- _Source records_:
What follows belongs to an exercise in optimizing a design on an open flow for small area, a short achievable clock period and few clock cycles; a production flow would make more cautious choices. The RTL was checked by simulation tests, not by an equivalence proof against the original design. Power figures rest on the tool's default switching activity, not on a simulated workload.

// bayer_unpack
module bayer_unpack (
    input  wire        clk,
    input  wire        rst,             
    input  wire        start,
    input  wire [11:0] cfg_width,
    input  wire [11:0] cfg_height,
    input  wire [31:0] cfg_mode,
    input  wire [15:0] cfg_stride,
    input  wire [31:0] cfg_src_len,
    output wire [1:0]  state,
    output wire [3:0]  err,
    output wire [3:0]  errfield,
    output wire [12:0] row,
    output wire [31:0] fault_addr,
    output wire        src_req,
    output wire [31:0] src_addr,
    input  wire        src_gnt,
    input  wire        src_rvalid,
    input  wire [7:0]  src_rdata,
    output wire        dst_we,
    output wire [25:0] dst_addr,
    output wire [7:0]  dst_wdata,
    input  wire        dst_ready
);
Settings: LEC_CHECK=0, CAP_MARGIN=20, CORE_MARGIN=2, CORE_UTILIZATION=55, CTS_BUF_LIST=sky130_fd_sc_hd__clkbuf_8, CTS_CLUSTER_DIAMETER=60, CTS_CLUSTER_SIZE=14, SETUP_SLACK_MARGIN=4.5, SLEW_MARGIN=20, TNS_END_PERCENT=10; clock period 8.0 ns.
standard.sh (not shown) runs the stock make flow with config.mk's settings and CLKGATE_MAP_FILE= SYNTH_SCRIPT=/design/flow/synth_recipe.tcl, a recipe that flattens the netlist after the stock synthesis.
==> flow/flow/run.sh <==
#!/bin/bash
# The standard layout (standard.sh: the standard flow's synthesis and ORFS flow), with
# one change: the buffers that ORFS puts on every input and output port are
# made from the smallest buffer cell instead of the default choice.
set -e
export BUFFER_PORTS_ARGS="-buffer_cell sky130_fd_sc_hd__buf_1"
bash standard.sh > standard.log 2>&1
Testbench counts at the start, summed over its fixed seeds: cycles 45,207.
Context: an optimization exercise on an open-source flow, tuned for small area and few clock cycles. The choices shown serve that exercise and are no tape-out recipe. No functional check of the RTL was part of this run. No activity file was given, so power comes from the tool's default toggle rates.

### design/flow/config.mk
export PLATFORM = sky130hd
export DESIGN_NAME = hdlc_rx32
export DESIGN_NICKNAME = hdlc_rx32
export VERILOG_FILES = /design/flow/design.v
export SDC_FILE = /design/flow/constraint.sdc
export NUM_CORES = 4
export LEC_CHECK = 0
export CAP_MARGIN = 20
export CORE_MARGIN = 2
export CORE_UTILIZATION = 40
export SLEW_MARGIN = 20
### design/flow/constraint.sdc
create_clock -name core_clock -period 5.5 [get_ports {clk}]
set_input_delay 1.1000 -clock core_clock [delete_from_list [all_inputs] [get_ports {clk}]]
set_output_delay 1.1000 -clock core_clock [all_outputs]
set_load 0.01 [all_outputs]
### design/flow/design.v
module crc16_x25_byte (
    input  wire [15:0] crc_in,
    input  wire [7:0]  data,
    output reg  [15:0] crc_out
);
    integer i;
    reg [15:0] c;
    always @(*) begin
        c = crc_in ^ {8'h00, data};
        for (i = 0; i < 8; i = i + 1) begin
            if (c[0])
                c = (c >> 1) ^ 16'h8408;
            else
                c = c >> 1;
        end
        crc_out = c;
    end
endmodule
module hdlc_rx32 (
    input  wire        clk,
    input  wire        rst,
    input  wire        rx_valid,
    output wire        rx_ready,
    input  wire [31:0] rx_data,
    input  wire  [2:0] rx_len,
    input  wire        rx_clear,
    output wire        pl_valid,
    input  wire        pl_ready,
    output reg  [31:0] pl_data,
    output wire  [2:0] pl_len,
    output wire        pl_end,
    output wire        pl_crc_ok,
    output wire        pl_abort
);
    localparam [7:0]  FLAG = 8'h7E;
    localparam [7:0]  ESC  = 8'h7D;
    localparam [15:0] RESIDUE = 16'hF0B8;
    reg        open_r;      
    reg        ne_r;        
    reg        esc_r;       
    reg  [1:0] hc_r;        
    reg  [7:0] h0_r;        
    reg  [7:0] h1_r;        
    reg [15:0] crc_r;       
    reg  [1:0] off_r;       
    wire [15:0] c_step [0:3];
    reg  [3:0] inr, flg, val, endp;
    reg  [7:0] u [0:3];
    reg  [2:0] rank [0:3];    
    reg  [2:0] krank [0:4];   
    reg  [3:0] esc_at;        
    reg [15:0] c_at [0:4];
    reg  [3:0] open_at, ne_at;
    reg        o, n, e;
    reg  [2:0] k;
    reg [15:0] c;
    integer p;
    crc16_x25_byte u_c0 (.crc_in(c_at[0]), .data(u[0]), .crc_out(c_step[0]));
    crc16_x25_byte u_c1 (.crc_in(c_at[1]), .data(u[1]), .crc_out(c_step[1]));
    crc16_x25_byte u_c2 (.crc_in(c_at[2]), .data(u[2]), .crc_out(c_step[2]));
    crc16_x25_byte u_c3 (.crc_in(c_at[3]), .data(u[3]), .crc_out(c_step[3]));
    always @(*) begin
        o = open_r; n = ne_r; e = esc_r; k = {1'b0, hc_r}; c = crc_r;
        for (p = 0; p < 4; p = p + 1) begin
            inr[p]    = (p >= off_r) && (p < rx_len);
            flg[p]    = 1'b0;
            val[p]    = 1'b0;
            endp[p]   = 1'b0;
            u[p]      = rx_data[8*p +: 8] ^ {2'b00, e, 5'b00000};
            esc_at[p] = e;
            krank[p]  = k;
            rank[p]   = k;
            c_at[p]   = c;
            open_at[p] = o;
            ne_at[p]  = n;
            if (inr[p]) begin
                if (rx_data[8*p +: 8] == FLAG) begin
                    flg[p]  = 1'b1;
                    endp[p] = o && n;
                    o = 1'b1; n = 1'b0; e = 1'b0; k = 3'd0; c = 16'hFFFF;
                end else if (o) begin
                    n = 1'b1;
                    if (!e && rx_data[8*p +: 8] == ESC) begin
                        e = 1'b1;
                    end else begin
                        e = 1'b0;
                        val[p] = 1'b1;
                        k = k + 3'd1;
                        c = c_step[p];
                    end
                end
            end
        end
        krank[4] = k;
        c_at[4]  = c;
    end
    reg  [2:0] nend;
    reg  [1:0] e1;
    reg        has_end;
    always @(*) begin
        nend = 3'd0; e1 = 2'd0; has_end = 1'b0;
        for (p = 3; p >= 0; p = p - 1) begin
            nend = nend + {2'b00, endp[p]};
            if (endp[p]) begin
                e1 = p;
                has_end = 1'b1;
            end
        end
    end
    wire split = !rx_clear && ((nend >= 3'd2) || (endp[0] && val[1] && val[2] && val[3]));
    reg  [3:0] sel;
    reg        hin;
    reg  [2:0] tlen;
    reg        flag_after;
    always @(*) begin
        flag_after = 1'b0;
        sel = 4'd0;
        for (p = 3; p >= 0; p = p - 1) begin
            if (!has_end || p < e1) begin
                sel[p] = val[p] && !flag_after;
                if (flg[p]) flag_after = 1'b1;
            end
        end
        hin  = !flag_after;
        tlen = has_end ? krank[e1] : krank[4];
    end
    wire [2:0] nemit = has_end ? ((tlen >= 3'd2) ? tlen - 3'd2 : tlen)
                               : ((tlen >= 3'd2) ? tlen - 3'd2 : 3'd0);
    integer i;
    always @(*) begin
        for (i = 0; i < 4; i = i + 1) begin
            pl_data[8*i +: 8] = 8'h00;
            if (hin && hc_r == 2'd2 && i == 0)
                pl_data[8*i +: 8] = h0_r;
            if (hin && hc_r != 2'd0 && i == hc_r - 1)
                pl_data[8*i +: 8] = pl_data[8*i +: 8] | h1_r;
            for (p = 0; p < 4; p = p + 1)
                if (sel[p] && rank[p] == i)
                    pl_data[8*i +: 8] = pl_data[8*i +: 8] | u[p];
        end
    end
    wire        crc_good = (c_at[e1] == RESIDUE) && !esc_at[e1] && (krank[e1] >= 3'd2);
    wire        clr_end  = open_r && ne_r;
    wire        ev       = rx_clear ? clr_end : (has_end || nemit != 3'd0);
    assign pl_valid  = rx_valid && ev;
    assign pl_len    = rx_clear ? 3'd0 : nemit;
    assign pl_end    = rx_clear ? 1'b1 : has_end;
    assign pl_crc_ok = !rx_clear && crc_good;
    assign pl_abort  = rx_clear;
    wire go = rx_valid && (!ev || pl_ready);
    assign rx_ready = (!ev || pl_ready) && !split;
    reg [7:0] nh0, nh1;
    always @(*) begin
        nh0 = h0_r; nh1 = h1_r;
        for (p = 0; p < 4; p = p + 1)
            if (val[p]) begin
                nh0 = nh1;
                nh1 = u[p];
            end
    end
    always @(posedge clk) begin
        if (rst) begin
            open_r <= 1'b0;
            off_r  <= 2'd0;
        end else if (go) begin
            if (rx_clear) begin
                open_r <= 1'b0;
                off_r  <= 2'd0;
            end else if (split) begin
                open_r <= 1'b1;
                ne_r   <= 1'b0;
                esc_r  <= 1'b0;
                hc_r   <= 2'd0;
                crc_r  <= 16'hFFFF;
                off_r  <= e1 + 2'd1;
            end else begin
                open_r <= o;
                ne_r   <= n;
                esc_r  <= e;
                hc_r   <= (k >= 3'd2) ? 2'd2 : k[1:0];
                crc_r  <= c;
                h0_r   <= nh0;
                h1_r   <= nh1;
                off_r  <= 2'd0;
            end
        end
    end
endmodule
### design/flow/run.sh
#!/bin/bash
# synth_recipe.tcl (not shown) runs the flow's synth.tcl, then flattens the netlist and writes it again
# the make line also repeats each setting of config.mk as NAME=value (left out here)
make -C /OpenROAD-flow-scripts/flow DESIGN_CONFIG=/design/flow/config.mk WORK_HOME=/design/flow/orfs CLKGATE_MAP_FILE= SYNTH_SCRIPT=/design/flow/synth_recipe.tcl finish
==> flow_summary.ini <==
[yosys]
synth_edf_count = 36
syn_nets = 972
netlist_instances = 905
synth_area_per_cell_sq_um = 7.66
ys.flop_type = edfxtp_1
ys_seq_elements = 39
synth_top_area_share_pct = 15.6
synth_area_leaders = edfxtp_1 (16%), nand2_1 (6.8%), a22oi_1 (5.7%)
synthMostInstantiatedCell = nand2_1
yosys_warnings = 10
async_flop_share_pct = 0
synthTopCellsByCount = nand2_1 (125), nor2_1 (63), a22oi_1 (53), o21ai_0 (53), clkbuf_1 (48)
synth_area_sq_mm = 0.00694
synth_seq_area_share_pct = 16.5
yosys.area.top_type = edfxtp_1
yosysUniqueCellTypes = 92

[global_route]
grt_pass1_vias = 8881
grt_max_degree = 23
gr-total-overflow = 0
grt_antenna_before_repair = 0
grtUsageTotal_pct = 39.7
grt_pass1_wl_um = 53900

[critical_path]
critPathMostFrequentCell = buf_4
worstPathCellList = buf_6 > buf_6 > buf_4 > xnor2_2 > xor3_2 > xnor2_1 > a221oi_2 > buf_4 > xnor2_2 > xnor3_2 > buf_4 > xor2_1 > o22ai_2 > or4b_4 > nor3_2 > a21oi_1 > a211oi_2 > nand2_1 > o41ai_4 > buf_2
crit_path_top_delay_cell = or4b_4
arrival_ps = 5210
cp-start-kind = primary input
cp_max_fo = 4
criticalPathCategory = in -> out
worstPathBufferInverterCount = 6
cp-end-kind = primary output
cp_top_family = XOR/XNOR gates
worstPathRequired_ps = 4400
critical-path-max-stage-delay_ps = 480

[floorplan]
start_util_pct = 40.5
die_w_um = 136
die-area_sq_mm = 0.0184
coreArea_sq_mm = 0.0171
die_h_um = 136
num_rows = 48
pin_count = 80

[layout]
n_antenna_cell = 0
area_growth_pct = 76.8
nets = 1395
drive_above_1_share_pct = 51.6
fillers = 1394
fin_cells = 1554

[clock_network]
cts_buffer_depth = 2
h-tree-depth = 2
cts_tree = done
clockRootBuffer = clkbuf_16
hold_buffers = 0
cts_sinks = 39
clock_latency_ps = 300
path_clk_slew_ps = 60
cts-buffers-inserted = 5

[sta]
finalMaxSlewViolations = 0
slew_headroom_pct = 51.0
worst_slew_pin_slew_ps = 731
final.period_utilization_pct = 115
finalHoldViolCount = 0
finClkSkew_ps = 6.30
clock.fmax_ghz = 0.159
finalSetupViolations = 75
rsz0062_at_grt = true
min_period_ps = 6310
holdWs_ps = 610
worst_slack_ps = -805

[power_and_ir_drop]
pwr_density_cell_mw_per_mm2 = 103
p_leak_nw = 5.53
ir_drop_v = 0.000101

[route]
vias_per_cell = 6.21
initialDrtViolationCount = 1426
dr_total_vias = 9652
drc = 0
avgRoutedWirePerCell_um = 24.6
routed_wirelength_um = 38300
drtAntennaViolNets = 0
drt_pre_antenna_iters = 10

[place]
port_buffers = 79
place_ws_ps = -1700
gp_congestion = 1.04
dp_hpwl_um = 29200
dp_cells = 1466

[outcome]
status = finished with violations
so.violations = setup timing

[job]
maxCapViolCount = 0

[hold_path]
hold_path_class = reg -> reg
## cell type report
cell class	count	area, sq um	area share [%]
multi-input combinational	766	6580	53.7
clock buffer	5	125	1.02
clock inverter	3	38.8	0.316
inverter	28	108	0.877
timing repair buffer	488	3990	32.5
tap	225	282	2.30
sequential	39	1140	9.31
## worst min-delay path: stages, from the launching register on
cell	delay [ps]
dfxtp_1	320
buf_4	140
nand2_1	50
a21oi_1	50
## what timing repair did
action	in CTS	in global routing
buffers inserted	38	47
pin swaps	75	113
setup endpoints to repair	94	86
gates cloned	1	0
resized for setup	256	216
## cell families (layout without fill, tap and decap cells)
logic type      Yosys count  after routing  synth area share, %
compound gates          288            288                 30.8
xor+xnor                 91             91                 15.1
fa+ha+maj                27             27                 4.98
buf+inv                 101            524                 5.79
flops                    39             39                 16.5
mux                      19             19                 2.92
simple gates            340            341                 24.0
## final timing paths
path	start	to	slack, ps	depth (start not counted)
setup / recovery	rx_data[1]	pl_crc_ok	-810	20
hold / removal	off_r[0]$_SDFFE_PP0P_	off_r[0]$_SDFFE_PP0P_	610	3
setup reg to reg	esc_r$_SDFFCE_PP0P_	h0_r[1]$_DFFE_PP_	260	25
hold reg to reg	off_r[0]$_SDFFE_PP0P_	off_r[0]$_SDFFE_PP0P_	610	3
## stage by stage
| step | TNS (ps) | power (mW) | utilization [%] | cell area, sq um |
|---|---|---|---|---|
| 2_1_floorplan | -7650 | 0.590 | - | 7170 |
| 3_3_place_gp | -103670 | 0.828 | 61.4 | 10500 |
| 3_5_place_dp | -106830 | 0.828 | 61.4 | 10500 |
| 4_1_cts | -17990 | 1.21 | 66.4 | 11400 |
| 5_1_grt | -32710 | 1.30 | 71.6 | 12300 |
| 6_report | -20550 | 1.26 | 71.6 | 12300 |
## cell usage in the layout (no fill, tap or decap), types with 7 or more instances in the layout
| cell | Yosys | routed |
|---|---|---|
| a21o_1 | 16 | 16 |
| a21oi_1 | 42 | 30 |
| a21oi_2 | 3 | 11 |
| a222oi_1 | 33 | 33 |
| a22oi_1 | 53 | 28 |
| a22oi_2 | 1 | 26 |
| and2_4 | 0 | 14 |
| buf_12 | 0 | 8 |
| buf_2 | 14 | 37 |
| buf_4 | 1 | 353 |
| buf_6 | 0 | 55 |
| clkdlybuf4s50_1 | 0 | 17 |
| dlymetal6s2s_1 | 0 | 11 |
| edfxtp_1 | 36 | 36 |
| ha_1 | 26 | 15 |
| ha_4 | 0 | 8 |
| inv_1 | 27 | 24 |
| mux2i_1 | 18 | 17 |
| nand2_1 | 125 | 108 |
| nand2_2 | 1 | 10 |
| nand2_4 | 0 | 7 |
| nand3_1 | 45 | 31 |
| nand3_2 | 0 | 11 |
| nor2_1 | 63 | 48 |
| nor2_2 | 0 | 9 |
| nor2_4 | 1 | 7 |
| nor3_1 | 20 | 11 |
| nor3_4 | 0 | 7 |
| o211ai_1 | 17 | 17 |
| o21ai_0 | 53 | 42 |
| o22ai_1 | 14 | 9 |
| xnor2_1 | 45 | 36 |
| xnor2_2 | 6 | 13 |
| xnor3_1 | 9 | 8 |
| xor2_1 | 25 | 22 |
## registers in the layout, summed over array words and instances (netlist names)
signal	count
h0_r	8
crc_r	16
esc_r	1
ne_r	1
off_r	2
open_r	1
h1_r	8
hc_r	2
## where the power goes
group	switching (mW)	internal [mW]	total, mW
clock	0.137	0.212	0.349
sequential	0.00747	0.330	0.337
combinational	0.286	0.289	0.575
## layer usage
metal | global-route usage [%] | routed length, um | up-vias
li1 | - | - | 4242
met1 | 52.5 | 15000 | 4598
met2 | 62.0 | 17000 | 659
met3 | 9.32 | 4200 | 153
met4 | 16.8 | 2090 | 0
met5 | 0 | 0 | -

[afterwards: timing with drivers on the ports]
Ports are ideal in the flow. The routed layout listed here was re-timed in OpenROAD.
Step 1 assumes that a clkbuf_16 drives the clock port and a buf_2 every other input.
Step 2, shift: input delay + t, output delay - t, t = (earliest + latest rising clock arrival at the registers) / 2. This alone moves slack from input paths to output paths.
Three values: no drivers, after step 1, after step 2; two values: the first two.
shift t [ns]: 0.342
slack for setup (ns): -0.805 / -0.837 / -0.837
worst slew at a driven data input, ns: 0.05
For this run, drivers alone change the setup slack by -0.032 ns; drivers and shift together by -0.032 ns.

- _Problem to solve_: Run a filter over the data above and keep each line that contains the word "tlen".

- _Answer to the exercise_:
    reg  [2:0] tlen;
        tlen = has_end ? krank[e1] : krank[4];
    wire [2:0] nemit = has_end ? ((tlen >= 3'd2) ? tlen - 3'd2 : tlen)
                               : ((tlen >= 3'd2) ? tlen - 3'd2 : 3'd0);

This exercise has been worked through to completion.